466P - Gefitinib retreatment beyond progression in advanced NSCLC patients with sensitive EGFR mutations

Date 18 December 2016
Event ESMO Asia 2016 Congress
Session Poster lunch
Topics Cytotoxic agents
Biomarkers
Non-Small-Cell Lung Cancer, Metastatic
Presenter Lan Sun
Citation Annals of Oncology (2016) 27 (suppl_9): ix139-ix156. 10.1093/annonc/mdw594
Authors L. Sun, L. Tu, M. Wei
  • Oncology, The people's hospital of Bishan District, 402760 - Chongqing/CN

Abstract

Background

This study was conducted to evaluate the effectiveness and safety of gefitinib retreatment beyond progression in advanced non-small cell lung cancer (NSCLC) patients who had sensitive EGFR mutations.

Methods

16 patients with sensitive EGFR mutations in the stage III/IV NSCLC were retrospectively analyzed.
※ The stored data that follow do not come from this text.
**src/rtl/updn_pkg.sv**
```systemverilog
// Shared constants for the up/down counter: mode encodings and default width.
package updn_pkg;

    localparam int unsigned DEFAULT_WIDTH = 4;

    localparam int unsigned GRAY_OFF = 0;
    localparam int unsigned GRAY_ON  = 1;

    localparam int unsigned SAT_WRAP = 0;
    localparam int unsigned SAT_HOLD = 1;

    localparam int unsigned MIN_WIDTH = 2;
    localparam int unsigned MAX_WIDTH = 32;

endpackage

```
**src/rtl/updn_counter_bin2gray.sv**
```systemverilog
// Combinational binary-to-Gray encoder.
module bin2gray #(
    parameter int unsigned WIDTH = 4
) (
    input  logic [WIDTH-1:0] bin,
    output logic [WIDTH-1:0] gray_c
);

    assign gray_c = bin ^ (bin >> 1);

endmodule

```
**src/rtl/updn_counter.sv**
```systemverilog
// Modulo-(MAX_VAL+1) up/down counter with load, wrap or saturate, optional
// Gray output, a terminal-count pulse and a sticky boundary flag.
module updn_counter
    import updn_pkg::*;
#(
    parameter int unsigned WIDTH    = DEFAULT_WIDTH,
    parameter int unsigned MAX_VAL  = 32'((64'(1) << WIDTH) - 64'(1)),
    parameter int unsigned GRAY     = GRAY_OFF,
    parameter int unsigned SATURATE = SAT_WRAP
) (
    input  logic             clk,
    input  logic             rst,
    input  logic             en,
    input  logic             up,
    input  logic             load,
    input  logic [WIDTH-1:0] load_val,
    output logic [WIDTH-1:0] count,
    output logic [WIDTH-1:0] count_bin,
    output logic             tc,
    output logic             ovf
);

    localparam longint unsigned FULL_SCALE = (64'(1) << WIDTH) - 64'(1);
    localparam logic [WIDTH-1:0] MAXV      = WIDTH'(MAX_VAL);

    // Elaboration-time parameter legality check.
    if (WIDTH < MIN_WIDTH || WIDTH > MAX_WIDTH) begin : g_bad_width
        $error("updn_counter: WIDTH=%0d outside %0d..%0d", WIDTH, MIN_WIDTH, MAX_WIDTH);
    end
    if (MAX_VAL == 0 || 64'(MAX_VAL) > FULL_SCALE) begin : g_bad_max
        $error("updn_counter: MAX_VAL=%0d outside 1..2**WIDTH-1", MAX_VAL);
    end

    logic [WIDTH-1:0] bin_next;
    logic [WIDTH-1:0] gray_next;
    logic             tc_next;
    logic             ovf_next;
    logic             at_top;
    logic             at_bottom;

    assign at_top    = (count_bin >= MAXV);
    assign at_bottom = (count_bin == '0);

    // Next-state: load beats enable; a boundary step wraps or holds and flags.
    always_comb begin
        bin_next = count_bin;
        tc_next  = 1'b0;
        ovf_next = ovf;
        if (load) begin
            bin_next = (load_val > MAXV) ? MAXV : load_val;
            ovf_next = 1'b0;
        end else if (en) begin
            if (up) begin
                if (at_top) begin
                    bin_next = (SATURATE == SAT_HOLD) ? MAXV : '0;
                    tc_next  = 1'b1;
                    ovf_next = 1'b1;
                end else begin
                    bin_next = count_bin + WIDTH'(1);
                end
            end else begin
                if (at_bottom) begin
                    bin_next = (SATURATE == SAT_HOLD) ? '0 : MAXV;
                    tc_next  = 1'b1;
                    ovf_next = 1'b1;
                end else begin
                    bin_next = count_bin - WIDTH'(1);
                end
            end
        end
    end

    // Gray code is taken from the next value so count and count_bin align.
    bin2gray #(
        .WIDTH (WIDTH)
    ) u_bin2gray (
        .bin    (bin_next),
        .gray_c (gray_next)
    );

    always_ff @(posedge clk) begin
        if (rst) begin
            count_bin <= '0;
            count     <= '0;
            tc        <= 1'b0;
            ovf       <= 1'b0;
        end else begin
            count_bin <= bin_next;
            count     <= (GRAY == GRAY_ON) ? gray_next : bin_next;
            tc        <= tc_next;
            ovf       <= ovf_next;
        end
    end

endmodule

```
Patients were first-line treated with gefitinib. Subseqently disease progression occurred slowly (PFS-1 ≥6 months). According to previous reports, these patients were arranged to receive gefitinib retreatment beyond the first progression. The progression-free survival time (PFS-1) was defined by RECIST version 1.1 and the second-progression-free survival time (PFS-2) was defined as the interval time between the first progression and the second decided by individual's experience. The Kaplan-Meier analysis was performed for PFS and OS. Toxicities were recorded according to the NCI-CTC version 3.0.

Results

16 patients aged 53–80 years (median 66 years). The median follow-up period was 24.0 months. The median PFS-1 and PFS-2 were 10.0 (95% CI: 6.1–13.9 months) and 14.0 (95% CI: 8.8–19.2 months), respectively. The median Overall Survival (OS) time was 36.0 months (95% CI: 17.3–54.7 months). The sex, age, location and genetype subgroup analyses of PFS-1 had no diffrerences as well as PFS-2 and OS. The side effects of gefitinib retreatment were fatigue, diarrhea, rash, itching and elevated transaminases. H owever, grade 3 or 4 toxicity was not observed. There were no treatment-related deaths.

Conclusions

For those advanced NSCLC patients with sensitive EGFR mutations, gefitinib retreatment beyond progression was an effective and endurable treatment.

Clinical trial indentification

Legal entity responsible for the study

N/A

Funding

Medical research project of Chongqing Municipal Health Bureau (No.20142204)

Disclosure

All authors have declared no conflicts of interest.